Painter, draughtsman and etcher of portraits, landscapes and historical and biblical subjects, Rembrandt was a Dutch Master and one of the great artists of all time.
Born in Leiden the son of a mill-owner, in 1620 after completing his tuition at the Leiden Latin School enrolled at Leiden University. However, Rembrandt wasn’t inspired by studying and he left university to begin an apprenticeship as a painter in Leiden. In 1624, he spent his first period of time in Amsterdam where he was able to study under a famous painter called Pieter Lastman. Back in Leiden, he set himself up as an independent painter and worked closely with Jan Lievens. In or around 1631 he settles permanently in Amsterdam. Rembrandt was one of the greatest storytellers in the history of art, possessing an exceptional ability to render people in their various moods and dramatic guises. He is also known as a painter of light and shade and as an artist who favoured an uncompromising realism.
Early in his career and for some time, Rembrandt painted mainly portraits. Although he continued to paint—and etch and, occasionally, draw—portraits throughout his career, he did so less frequently over time. Roughly one-tenth of his painted and etched oeuvre consists of studies of his own face as well as more-formal self-portraits. The core of Rembrandt’s oeuvre, however, consists of biblical and—to a much lesser extent—historical, mythological, and allegorical “history pieces,” all of which he painted, etched, or sketched in pen and ink or chalk. Seen over his whole career, the changes in Rembrandt’s style are remarkable. His approach to composition and his rendering of space and light—like his handling of contour, form, and colour, his brushwork, and (in his drawings and etchings) his treatment of line and tone—are subject to gradual (or sometimes abrupt) transformation, even within a single work.

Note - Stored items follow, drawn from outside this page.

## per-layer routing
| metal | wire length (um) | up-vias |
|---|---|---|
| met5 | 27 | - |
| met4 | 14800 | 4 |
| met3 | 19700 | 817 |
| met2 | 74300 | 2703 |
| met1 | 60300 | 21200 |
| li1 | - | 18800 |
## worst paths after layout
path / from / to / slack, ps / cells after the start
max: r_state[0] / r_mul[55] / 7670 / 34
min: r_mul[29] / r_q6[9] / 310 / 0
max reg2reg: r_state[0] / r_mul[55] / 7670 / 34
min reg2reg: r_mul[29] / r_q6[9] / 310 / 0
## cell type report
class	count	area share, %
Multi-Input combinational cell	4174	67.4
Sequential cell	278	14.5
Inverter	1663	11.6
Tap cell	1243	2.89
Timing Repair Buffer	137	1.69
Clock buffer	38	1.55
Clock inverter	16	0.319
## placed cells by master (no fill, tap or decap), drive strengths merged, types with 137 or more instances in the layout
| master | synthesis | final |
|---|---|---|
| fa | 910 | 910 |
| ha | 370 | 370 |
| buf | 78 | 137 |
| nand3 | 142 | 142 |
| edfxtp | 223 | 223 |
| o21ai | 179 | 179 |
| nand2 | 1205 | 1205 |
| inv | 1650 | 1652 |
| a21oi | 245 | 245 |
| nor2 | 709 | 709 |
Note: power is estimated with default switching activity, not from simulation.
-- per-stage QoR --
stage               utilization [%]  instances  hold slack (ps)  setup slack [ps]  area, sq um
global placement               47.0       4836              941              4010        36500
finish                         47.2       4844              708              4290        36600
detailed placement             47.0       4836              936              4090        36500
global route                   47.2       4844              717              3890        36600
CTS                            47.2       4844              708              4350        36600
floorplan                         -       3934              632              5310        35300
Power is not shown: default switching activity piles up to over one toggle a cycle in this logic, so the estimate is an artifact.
### config.mk
export PLATFORM = sky130hd
export DESIGN_NAME = lwwb_sum_unit
export DESIGN_NICKNAME = d
export VERILOG_FILES = /design/src/sv/lwwb_pkg.sv /design/src/sv/lwwb_sum_unit.sv
export SDC_FILE = /design/constraint.sdc
export NUM_CORES = 1
export LEC_CHECK = 0
export BUFFER_PORTS_ARGS = -buffer_cell sky130_fd_sc_hd__buf_2
export CORE_MARGIN = 2
export CORE_UTILIZATION = 45
export CTS_BUF_LIST = sky130_fd_sc_hd__clkbuf_4 sky130_fd_sc_hd__clkbuf_8
export DETAILED_ROUTE_END_ITERATION = 10
export PLACE_DENSITY = 0.73
export SLEW_MARGIN = 25
export SYNTH_ARGS = -nofsm -noshare
export SYNTH_HDL_FRONTEND = slang
export SYNTH_SLANG_ARGS = --single-unit
export TNS_END_PERCENT = 10
### constraint.sdc
create_clock -name clk -period 3.74 [get_ports clk]
set_input_delay 0.748 -clock clk [delete_from_list [all_inputs] [get_ports clk]]
set_output_delay 0.748 -clock clk [all_outputs]
set_load 0.02 [all_outputs]
[config.mk]
export PLATFORM = sky130hd
export DESIGN_NAME = quadrature_pulse_pattern_generator
export DESIGN_NICKNAME = d
export VERILOG_FILES = /design/src/rtl/core/qppg_pkg.sv /design/src/rtl/core/qppg_front.sv /design/src/rtl/core/qppg_fifo.sv /design/src/rtl/core/qppg_back.sv /design/src/rtl/core/quadrature_pulse_pattern_generator.sv
export SDC_FILE = /design/constraint.sdc
export NUM_CORES = 1
export LEC_CHECK = 0
export CAP_MARGIN = 20
export CORE_ASPECT_RATIO = 1.75
export CORE_MARGIN = 2
export CORE_UTILIZATION = 58
export CTS_BUF_LIST = sky130_fd_sc_hd__clkbuf_4 sky130_fd_sc_hd__clkbuf_8
export DETAILED_ROUTE_END_ITERATION = 16
export DONT_BUFFER_PORTS = 1
export HOLD_SLACK_MARGIN = 0.08
export PLACE_DENSITY = 0.76
export REMOVE_ABC_BUFFERS = 1
export SLEW_MARGIN = 20
export SYNTH_ARGS = -nofsm -noshare
export SYNTH_HDL_FRONTEND = slang
export SYNTH_HIERARCHICAL = 1
export SYNTH_SLANG_ARGS = --single-unit
[constraint.sdc]
create_clock -name clk -period 4 [get_ports clk]
set_input_delay 0.2 -clock clk [delete_from_list [all_inputs] [get_ports clk]]
set_output_delay 0.2 -clock clk [all_outputs]
set_load 0.03 [all_outputs]
[src/rtl/core/qppg_pkg.sv]
`timescale 1ns / 1ps
// ----------------------------------------------------------------------------
// qppg_pkg
// Shared types, constants and helpers of the quadrature pulse pattern
// generator: register indexes, queue geometry and the queue entry format.
// ----------------------------------------------------------------------------
package qppg_pkg;

  // Fixed field widths of the stream and configuration ports.
  localparam int HOLD_W     = 24;
  localparam int CFG_DATA_W = 16;
  localparam int CFG_IDX_W  = 2;
  localparam int STRETCH_W  = 9;
  localparam int S_TDATA_W  = 32;
  localparam int M_TDATA_W  = 32;

  // Defaults for the top-level parameters.
  localparam int LINE_BITS_DEF = 16;
  localparam int HOLD_BITS_DEF = 24;

  // Register reset values.
  localparam logic [CFG_DATA_W-1:0] PPR_RESET = 16'd10000;

  // Queue between the front and back parts.
  localparam int FIFO_DEPTH = 4;
  localparam int FIFO_AW    = $clog2(FIFO_DEPTH);
  localparam int FIFO_CW    = $clog2(FIFO_DEPTH + 1);

  // Configuration register indexes.
  typedef enum logic [CFG_IDX_W-1:0] {
    CFG_PULSES_PER_REV   = 2'd0,
    CFG_MARK_STRETCH     = 2'd1,
    CFG_ERROR_ON_REVERSE = 2'd2,
    CFG_START_LINE       = 2'd3
  } qppg_cfg_idx_t;

  // One configuration write.
  typedef struct packed {
    logic                  we;
    qppg_cfg_idx_t         index;
    logic [CFG_DATA_W-1:0] data;
  } qppg_cfg_wr_t;

  // One classified pulse, as it waits in the queue.
  typedef struct packed {
    logic              phase_a;
    logic              phase_b;
    logic              index_mark;
    logic              error_mark;
    logic [HOLD_W-1:0] hold_out;
  } qppg_entry_t;

  // Queue status seen by the top level.
  typedef struct packed {
    logic [FIFO_CW-1:0] count;
    logic               push;
    logic               pop;
  } qppg_fifo_stat_t;

  // A/B levels for a phase: forward runs A, AB, B, none and reverse
  // runs B, AB, A, none. Bit 0 is A, bit 1 is B.
  function automatic logic [1:0] qppg_pattern(input logic fwd, input logic [1:0] phase);
    logic early;
    logic mid;
    begin
      early = (phase == 2'd0) || (phase == 2'd1);
      mid   = (phase == 2'd1) || (phase == 2'd2);
      qppg_pattern = fwd ? {mid, early} : {early, mid};
    end
  endfunction

endpackage

[src/rtl/core/qppg_front.sv]
`timescale 1ns / 1ps
// ----------------------------------------------------------------------------
// qppg_front
// Front part: holds the configuration registers and the pulse state, accepts
// one pulse per cycle while the queue has room, classified into a queue entry.
// ----------------------------------------------------------------------------
module qppg_front #(
  parameter int LINE_BITS = qppg_pkg::LINE_BITS_DEF,
  parameter int HOLD_BITS = qppg_pkg::HOLD_BITS_DEF
) (
  input  logic                           clk,
  input  logic                           rst,
  input  qppg_pkg::qppg_cfg_wr_t         cfg,
  input  logic                           s_tvalid,
  output logic                           s_tready,
  input  logic [qppg_pkg::S_TDATA_W-1:0] s_tdata,
  input  logic                           s_tlast,
  output logic                           push,
  output qppg_pkg::qppg_entry_t          entry,
  input  logic                           q_ready
);
  import qppg_pkg::*;

  // Compare width covers the incremented line count and the period register.
  localparam int CMP_W   = (LINE_BITS + 1 > CFG_DATA_W) ? LINE_BITS + 1 : CFG_DATA_W;
  localparam int HOLD_KW = (HOLD_BITS < HOLD_W) ? HOLD_BITS : HOLD_W;
  localparam logic [HOLD_W-1:0] HOLD_MASK = {HOLD_W{1'b1}} >> (HOLD_W - HOLD_KW);

  logic [CFG_DATA_W-1:0] pulses_per_rev;
  logic [STRETCH_W-1:0]  mark_stretch;
  logic                  error_on_reverse;
  logic [1:0]            quad_phase;
  logic [LINE_BITS-1:0]  line_count;
  logic [7:0]            stretch_left;

  logic                  fwd;
  logic [HOLD_W-1:0]     hold;
  logic                  take;
  logic [CMP_W-1:0]      line_inc;
  logic [LINE_BITS-1:0]  line_next;
  logic                  at_index;
  logic [7:0]            stretch_mid;
  logic [7:0]            stretch_left_next;
  logic [1:0]            ab;

  assign fwd      = s_tdata[0];
  assign hold     = s_tdata[HOLD_W:1];
  assign s_tready = q_ready;
  assign take     = s_tvalid && s_tready;

  // Line step: wrap to zero once the count reaches the period.
  always_comb begin
    line_inc  = CMP_W'(line_count) + CMP_W'(1);
    line_next = line_count + LINE_BITS'(1);
    if (line_inc >= CMP_W'(pulses_per_rev)) begin
      line_next = '0;
    end
  end

  // Index level and stretch countdown.
  always_comb begin
    at_index    = (line_next == '0) && !mark_stretch[STRETCH_W-1];
    stretch_mid = stretch_left;
    if (at_index && (mark_stretch[7:0] != 8'd0)) begin
      stretch_mid = mark_stretch[7:0];
    end
    stretch_left_next = (stretch_mid != 8'd0) ? stretch_mid - 8'd1 : 8'd0;
    if (s_tlast) begin
      stretch_left_next = 8'd0;
    end
  end

  // Classified entry for the queue.
  assign ab                = qppg_pattern(fwd, quad_phase);
  assign push              = take;
  assign entry.phase_a     = ab[0];
  assign entry.phase_b     = ab[1];
  assign entry.index_mark  = at_index || (stretch_mid != 8'd0);
  assign entry.error_mark  = !fwd && error_on_reverse;
  assign entry.hold_out    = hold & HOLD_MASK;

  // Configuration registers; a start line write also reloads the counter.
  always_ff @(posedge clk) begin
    if (rst) begin
      pulses_per_rev   <= PPR_RESET;
      mark_stretch     <= '0;
      error_on_reverse <= 1'b0;
    end else if (cfg.we) begin
      case (cfg.index)
        CFG_PULSES_PER_REV:   pulses_per_rev   <= cfg.data;
        CFG_MARK_STRETCH:     mark_stretch     <= cfg.data[STRETCH_W-1:0];
        CFG_ERROR_ON_REVERSE: error_on_reverse <= cfg.data[0];
        default: ;
      endcase
    end
  end

  // Pulse state.
  always_ff @(posedge clk) begin
    if (rst) begin
      quad_phase   <= 2'd0;
      line_count   <= '0;
      stretch_left <= 8'd0;
    end else if (cfg.we && (cfg.index == CFG_START_LINE)) begin
      line_count <= LINE_BITS'(cfg.data);
    end else if (take) begin
      quad_phase   <= quad_phase + 2'd1;
      line_count   <= line_next;
      stretch_left <= stretch_left_next;
    end
  end

endmodule

[src/rtl/core/qppg_fifo.sv]
`timescale 1ns / 1ps
// ----------------------------------------------------------------------------
// qppg_fifo
// Short queue of classified pulses between the front and back parts.
// ----------------------------------------------------------------------------
module qppg_fifo (
  input  logic                     clk,
  input  logic                     rst,
  input  logic                     push,
  input  qppg_pkg::qppg_entry_t    wr_entry,
  output logic                     wr_ready,
  input  logic                     pop,
  output logic                     rd_valid,
  output qppg_pkg::qppg_entry_t    rd_entry,
  output qppg_pkg::qppg_fifo_stat_t stat
);
  import qppg_pkg::*;

  qppg_entry_t        slots [FIFO_DEPTH];
  logic [FIFO_AW-1:0] wr_ptr;
  logic [FIFO_AW-1:0] rd_ptr;
  logic [FIFO_CW-1:0] count;
  logic               do_push;
  logic               do_pop;

  assign wr_ready   = (count != FIFO_CW'(FIFO_DEPTH));
  assign rd_valid   = (count != '0);
  assign rd_entry   = slots[rd_ptr];
  assign do_push    = push && wr_ready;
  assign do_pop     = pop && rd_valid;
  assign stat.count = count;
  assign stat.push  = do_push;
  assign stat.pop   = do_pop;

  // Entry storage.
  always_ff @(posedge clk) begin
    if (do_push) begin
      slots[wr_ptr] <= wr_entry;
    end
  end

  // Pointers and fill count.
  always_ff @(posedge clk) begin
    if (rst) begin
      wr_ptr <= '0;
      rd_ptr <= '0;
      count  <= '0;
    end else begin
      if (do_push) begin
        wr_ptr <= wr_ptr + FIFO_AW'(1);
      end
      if (do_pop) begin
        rd_ptr <= rd_ptr + FIFO_AW'(1);
      end
      if (do_push && !do_pop) begin
        count <= count + FIFO_CW'(1);
      end else if (do_pop && !do_push) begin
        count <= count - FIFO_CW'(1);
      end
    end
  end

endmodule

[src/rtl/core/qppg_back.sv]
`timescale 1ns / 1ps
// ----------------------------------------------------------------------------
// qppg_back
// Back part: takes entries from the queue into the output register and
// presents them on the master stream.
// ----------------------------------------------------------------------------
module qppg_back (
  input  logic                           clk,
  input  logic                           rst,
  input  logic                           q_valid,
  input  qppg_pkg::qppg_entry_t          q_entry,
  output logic                           pop,
  output logic                           m_tvalid,
  input  logic                           m_tready,
  output logic [qppg_pkg::M_TDATA_W-1:0] m_tdata
);
  import qppg_pkg::*;

  qppg_entry_t out_reg;
  logic        load;

  assign load = q_valid && (!m_tvalid || m_tready);
  assign pop  = load;

  // Output register.
  always_ff @(posedge clk) begin
    if (rst) begin
      m_tvalid <= 1'b0;
    end else if (load) begin
      m_tvalid <= 1'b1;
    end else if (m_tready) begin
      m_tvalid <= 1'b0;
    end
  end

  always_ff @(posedge clk) begin
    if (load) begin
      out_reg <= q_entry;
    end
  end

  // Pack the result fields from the lowest bit up.
  assign m_tdata = M_TDATA_W'({out_reg.hold_out, out_reg.error_mark, out_reg.index_mark,
                               out_reg.phase_b, out_reg.phase_a});

endmodule

[src/rtl/core/quadrature_pulse_pattern_generator.sv]
`timescale 1ns / 1ps
// ----------------------------------------------------------------------------
// quadrature_pulse_pattern_generator
// Turns a stream of encoder pulses into quadrature A/B, index and error levels
// with the hold time of each pulse.
// ----------------------------------------------------------------------------
// The block takes one pulse per clock cycle while the queue has room and
// gives one result per pulse, in order. A pulse is classified and written
// into the four-entry queue at its transfer edge and moves on into the
// output register once that register is free; from there it is presented
// on the output stream. The queue lets the input keep going while the
// output is stalled, until five results wait: four in the queue and one in
// the output register.
// Configuration writes are taken at any time, but must only be made while no
// pulse is in flight; a write of the start line reloads the line counter at
// once.
// ----------------------------------------------------------------------------
module quadrature_pulse_pattern_generator #(
  parameter int LINE_BITS = qppg_pkg::LINE_BITS_DEF,
  parameter int HOLD_BITS = qppg_pkg::HOLD_BITS_DEF
) (
  input  logic                            clk,
  input  logic                            rst,
  // Configuration write port.
  input  logic                            cfg_we,
  input  logic [qppg_pkg::CFG_IDX_W-1:0]  cfg_index,
  input  logic [qppg_pkg::CFG_DATA_W-1:0] cfg_data,
  // Pulse input stream.
  input  logic                            s_tvalid,
  output logic                            s_tready,
  input  logic [qppg_pkg::S_TDATA_W-1:0]  s_tdata,  // forwards, hold_ticks[23:0]
  input  logic                            s_tlast,  // burst_last
  // Pattern output stream.
  output logic                            m_tvalid,
  input  logic                            m_tready,
  output logic [qppg_pkg::M_TDATA_W-1:0]  m_tdata   // phase_a, phase_b, index_mark,
                                                    // error_mark, hold_out[23:0]
);
  import qppg_pkg::*;

  qppg_cfg_wr_t    cfg;
  logic            push;
  qppg_entry_t     wr_entry;
  logic            q_ready;
  logic            pop;
  logic            q_valid;
  qppg_entry_t     q_entry;
  qppg_fifo_stat_t fifo_stat;

  assign cfg.we    = cfg_we;
  assign cfg.index = qppg_cfg_idx_t'(cfg_index);
  assign cfg.data  = cfg_data;

  // Front part: state and classification.
  qppg_front #(
    .LINE_BITS (LINE_BITS),
    .HOLD_BITS (HOLD_BITS)
  ) u_front (
    .clk      (clk),
    .rst      (rst),
    .cfg      (cfg),
    .s_tvalid (s_tvalid),
    .s_tready (s_tready),
    .s_tdata  (s_tdata),
    .s_tlast  (s_tlast),
    .push     (push),
    .entry    (wr_entry),
    .q_ready  (q_ready)
  );

  // Queue between the parts.
  qppg_fifo u_fifo (
    .clk      (clk),
    .rst      (rst),
    .push     (push),
    .wr_entry (wr_entry),
    .wr_ready (q_ready),
    .pop      (pop),
    .rd_valid (q_valid),
    .rd_entry (q_entry),
    .stat     (fifo_stat)
  );

  // Back part: output register.
  qppg_back u_back (
    .clk      (clk),
    .rst      (rst),
    .q_valid  (q_valid),
    .q_entry  (q_entry),
    .pop      (pop),
    .m_tvalid (m_tvalid),
    .m_tready (m_tready),
    .m_tdata  (m_tdata)
  );

  // The fill count never goes past the queue depth.
  a_fifo_bound: assert property (@(posedge clk) disable iff (rst)
    fifo_stat.count <= FIFO_CW'(FIFO_DEPTH))
    else $error("queue fill count above depth");

  // The fill count follows the transfers in and out of the queue.
  a_fifo_track: assert property (@(posedge clk) disable iff (rst)
    !$past(rst) |-> fifo_stat.count == $past(fifo_stat.count)
      + FIFO_CW'($past(fifo_stat.push)) - FIFO_CW'($past(fifo_stat.pop)))
    else $error("queue fill count lost a transfer");

  // A waiting entry reaches the output register when it is free.
  a_back_fill: assert property (@(posedge clk) disable iff (rst)
    (fifo_stat.count != '0) && (!m_tvalid || m_tready) |=> m_tvalid)
    else $error("output register not loaded from a non-empty queue");

endmodule

# Word-level counts from Yosys, hierarchy flattened
# Memory sizes are Yosys's and may differ from the RTL's. A register that Yosys moved wholly into a read port is not among the register bits.
# Cells that the tools add are included.
dict set report op_classes {
  addsub 8
  order_cmp 1
  eq_ne 6
  muxes 13
  bitwise_logic 1
  reduce_logical 32
}
# op count
set ops {}
lappend ops {{16-bit two-way mux} 3}
lappend ops {{8-bit two-way mux} 3}
lappend ops {{16-bit by 1-bit adder with 17-bit output (second input constant)} 1}
lappend ops {{17-bit by 16-bit greater-or-equal comparator with 1-bit output} 1}
lappend ops {{16-bit by 1-bit adder with 16-bit output (second input constant)} 1}
lappend ops {{16-bit zero test} 1}
lappend ops {{8-bit nonzero test} 2}
lappend ops {{1-bit logical AND} 10}
lappend ops {{2-bit AND reduction} 4}
lappend ops {{8-bit by 1-bit subtractor with 8-bit output (second input constant)} 1}
lappend ops {{2-bit by 1-bit adder with 2-bit output (second input constant)} 3}
lappend ops {{2-bit equality test (second input constant)} 3}
lappend ops {{3-bit two-way mux} 2}
lappend ops {{2-bit nonzero test} 3}
lappend ops {{1-bit zero test} 5}
lappend ops {{2-bit by 1-bit equality test with 1-bit output (second input constant)} 2}
lappend ops {{2-bit zero test} 2}
lappend ops {{1-bit logical OR} 4}
lappend ops {{1-bit two-way mux} 4}
lappend ops {{3-bit by 1-bit adder with 3-bit output (second input constant)} 1}
lappend ops {{3-bit != test (second input constant)} 1}
lappend ops {{3-bit nonzero test} 1}
lappend ops {{3-bit by 1-bit subtractor with 3-bit output (second input constant)} 1}
lappend ops {{2-bit two-way mux} 1}
lappend ops {{1-bit inverter} 1}
dict set report word_totals {
  reg_bits 60
  mem_bits_rw 112
  inputBits 56
  out_inout_bits 34
  wordCells 72
  mem_count 1
}
# name depth width read_ports rd_clocked_by_memory_dff write_ports line
set memory_table {}
lappend memory_table {u_fifo.slots 4 28 1 1 1 qppg_fifo.sv:19} ;# qppg_entry_t slots [FIFO_DEPTH];

# Depth between registers and ports, before layout
dict set report logic_depth {
  ltp_word 10
  ltp_mapped 21
  mapped_depth_nobuf 20
}

# By module
# The synthesis kept the hierarchy.
# mod n_inst cells_per_inst area_each_um2 seq_area_each_um2
set by_module_without_submodules {}
lappend by_module_without_submodules {qppg_fifo 1 197 4598.2 3543.4}
lappend by_module_without_submodules {qppg_front 1 479 3744.8 1041.0}
lappend by_module_without_submodules {qppg_back 1 38 929.6 860.8}

# Least setup slack after synthesis
# Ideal clock, no wire load.
dict set report synth_timing {
  path_kind {register -> register}
  startpoint {register u_front.line_count[0]}
  endpoint {register u_front.stretch_left[5]}
  setup_time_ns 0.120
  t_arrival_ns 4.156
  t_required_ns 3.880
  setup_slack_ns -0.276
  stages_incl_launch_ff 18
  path_buffers 0
  period_less_slack_ns 4.276
  cell_sequence {dfxtp_1 > ha_1 > and4_1 > nand3_1 > nor2_1 > xor2_1 > ha_1 > nand3_1 > or3_2 > o311ai_1 > a22oi_4 > mux2i_1 > ha_1 > nand2_1 > nand2_1 > nor4_1 > and3_1 > a211o_1}
}
dict set report synth_via {
  elab_chain_len 10
  word_cells_on_any_way 12
  cone_classes {add/sub (3); order compare (1); mux (4); reduce/logical (4)}
}
# element line
set synth_lines {}
lappend synth_lines {{start: declaration} qppg_front.sv:33} ;# logic [LINE_BITS-1:0] line_count;
lappend synth_lines {{start signal: assignment} qppg_front.sv:105} ;# line_count <= LINE_BITS'(cfg.data);
lappend synth_lines {{start signal: assignment} qppg_front.sv:108} ;# line_count <= line_next;
lappend synth_lines {{16-bit by 1-bit adder with 17-bit output} qppg_front.sv:53} ;# line_inc = CMP_W'(line_count) + CMP_W'(1);
lappend synth_lines {{17-bit by 16-bit greater-or-equal comparator with 1-bit output} qppg_front.sv:55} ;# if (line_inc >= CMP_W'(pulses_per_rev)) begin
lappend synth_lines {{16-bit two-way mux *} qppg_front.sv:55}
lappend synth_lines {{16-bit zero test *} qppg_front.sv:62} ;# at_index = (line_next == '0) && !mark_stretch[STRETCH_W-1];
lappend synth_lines {{1-bit logical AND *} qppg_front.sv:62}
lappend synth_lines {{1-bit logical AND *} qppg_front.sv:64} ;# if (at_index && (mark_stretch[7:0] != 8'd0)) begin
lappend synth_lines {{8-bit two-way mux *} qppg_front.sv:64}
lappend synth_lines {{8-bit by 1-bit subtractor with 8-bit output / 8-bit nonzero test (equally long branches)} qppg_front.sv:67} ;# stretch_left_next = (stretch_mid != 8'd0) ? stretch_mid - 8'd1 : 8'd0;
lappend synth_lines {{8-bit two-way mux *} qppg_front.sv:67}
lappend synth_lines {{8-bit two-way mux *} qppg_front.sv:68} ;# if (s_tlast) begin
lappend synth_lines {{end signal: assignment} qppg_front.sv:109} ;# stretch_left <= stretch_left_next;
lappend synth_lines {{end: declaration} qppg_front.sv:34} ;# logic [7:0] stretch_left;
# Mark *: on every way between the ends. The rest lies on a longest branch, timed or not.
# A chain may end at the register's enable or synchronous reset.

# Worst setup path after layout
dict set report layout_timing {
  startpoint {register u_front.line_count[0]}
  endpoint {register u_front.stretch_left[0]}
}
# The elaborated chain is that of the path after synthesis.
**src/rtl/swk_pkg.sv**
```systemverilog
// ----------------------------------------------------------------------------
// swk_pkg
// Shared constants, types and the CORDIC arctangent table for the swerve
// wheel kinematics pipeline.
// ----------------------------------------------------------------------------
package swk_pkg;

   localparam int CORDIC_STAGES = 16;
   localparam int ATAN_ENTRIES  = 24;
   localparam int STAGES = (CORDIC_STAGES > ATAN_ENTRIES) ? ATAN_ENTRIES : CORDIC_STAGES;

   localparam int W_CMD  = 16;
   localparam int W_DATA = 36;
   localparam int W_ANG  = 34;
   localparam int W_MAG  = 32;
   localparam int W_PROD = W_DATA + 31;
   localparam int W_QUO  = 16;
   localparam int W_NUM  = W_MAG + W_QUO - 1;

   localparam int INV_GAIN  = 652032874;
   localparam int POLAR_LAT = STAGES + 3;
   localparam int DIV_LAT   = W_QUO;

   typedef logic signed [W_DATA-1:0] data_type;
   typedef logic signed [W_ANG-1:0]  ang_type;
   typedef logic signed [W_PROD-1:0] prod_type;

   localparam ang_type  HALF_TURN = {2'b00, 1'b1, 31'd0};
   localparam prod_type INV_GAIN_P = prod_type'(INV_GAIN);
   localparam prod_type ROUND_30 = prod_type'(1) <<< 29;

   typedef enum logic {
      REG_LENGTH = 1'b0,
      REG_WIDTH  = 1'b1
   } csr_index_type;

   function automatic ang_type atan_turns(input logic [4:0] idx);
      ang_type r;
      unique case (idx)
         5'd0:  r = 34'sd536870912;
         5'd1:  r = 34'sd316933406;
         5'd2:  r = 34'sd167458907;
         5'd3:  r = 34'sd85004756;
         5'd4:  r = 34'sd42667331;
         5'd5:  r = 34'sd21354465;
         5'd6:  r = 34'sd10679838;
         5'd7:  r = 34'sd5340245;
         5'd8:  r = 34'sd2670163;
         5'd9:  r = 34'sd1335087;
         5'd10: r = 34'sd667544;
         5'd11: r = 34'sd333772;
         5'd12: r = 34'sd166886;
         5'd13: r = 34'sd83443;
         5'd14: r = 34'sd41722;
         5'd15: r = 34'sd20861;
         5'd16: r = 34'sd10430;
         5'd17: r = 34'sd5215;
         5'd18: r = 34'sd2608;
         5'd19: r = 34'sd1304;
         5'd20: r = 34'sd652;
         5'd21: r = 34'sd326;
         5'd22: r = 34'sd163;
         5'd23: r = 34'sd81;
         default: r = '0;
      endcase
      return r;
   endfunction

endpackage

```
**src/rtl/swk_divider.sv**
```systemverilog
// ----------------------------------------------------------------------------
// swk_divider
// Pipelined restoring divider: round(mag * 32768 / mx), one quotient bit
// per stage.
// ----------------------------------------------------------------------------
module swk_divider import swk_pkg::*; (
   input  logic              clock,
   input  logic              en,
   input  logic [W_MAG-1:0]  mag,
   input  logic [W_MAG-1:0]  mx,
   output logic [W_QUO-1:0]  quo
);

   logic [W_NUM-1:0] r_ff [1:W_QUO];
   logic [W_MAG-1:0] d_ff [1:W_QUO];
   logic [W_QUO-1:0] q_ff [1:W_QUO];

   logic [W_NUM-1:0] r_cur [0:W_QUO-1];
   logic [W_MAG-1:0] d_cur [0:W_QUO-1];
   logic [W_QUO-1:0] q_cur [0:W_QUO-1];

   assign r_cur[0] = {mag, {(W_QUO-1){1'b0}}} + W_NUM'(mx >> 1);
   assign d_cur[0] = mx;
   assign q_cur[0] = '0;

   for (genvar j = 1; j < W_QUO; j++) begin : g_link
      assign r_cur[j] = r_ff[j];
      assign d_cur[j] = d_ff[j];
      assign q_cur[j] = q_ff[j];
   end

   for (genvar j = 0; j < W_QUO; j++) begin : g_step
      localparam int B = W_QUO - 1 - j;
      logic [W_NUM-1:0] sub;
      assign sub = W_NUM'(d_cur[j]) << B;
      always_ff @(posedge clock) begin
         if (en) begin
            d_ff[j+1] <= d_cur[j];
            if (r_cur[j] >= sub) begin
               r_ff[j+1] <= r_cur[j] - sub;
               q_ff[j+1] <= q_cur[j] | (W_QUO'(1) << B);
            end else begin
               r_ff[j+1] <= r_cur[j];
               q_ff[j+1] <= q_cur[j];
            end
         end
      end
   end

   assign quo = q_ff[W_QUO];

endmodule

```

About 1628 Rembrandt made his first etchings. Unlike drawing, etching is not a natural counterpart to painting, and his decision to begin etching meant taking a significant new direction in his career. Much of his international fame during his lifetime would be based on the widely disseminated prints he produced. Analysis of Rembrandt’s early etched oeuvre gives the impression that he was basically self-taught in this field. Whereas Rembrandt’s contemporaries adopted the regular, almost stylized manner of applying lines and hatchings that could be found in the much more common copper engravings, Rembrandt almost from the outset used a much freer technique, developing a method of working that appears partly sketch-like, yet which could also be described as painterly. The painterly quality of his etchings is mainly due to the way in which he achieved an extraordinarily suggestive play of light and dark and how he created a convincing sense of atmospheric space using different methods of hatching.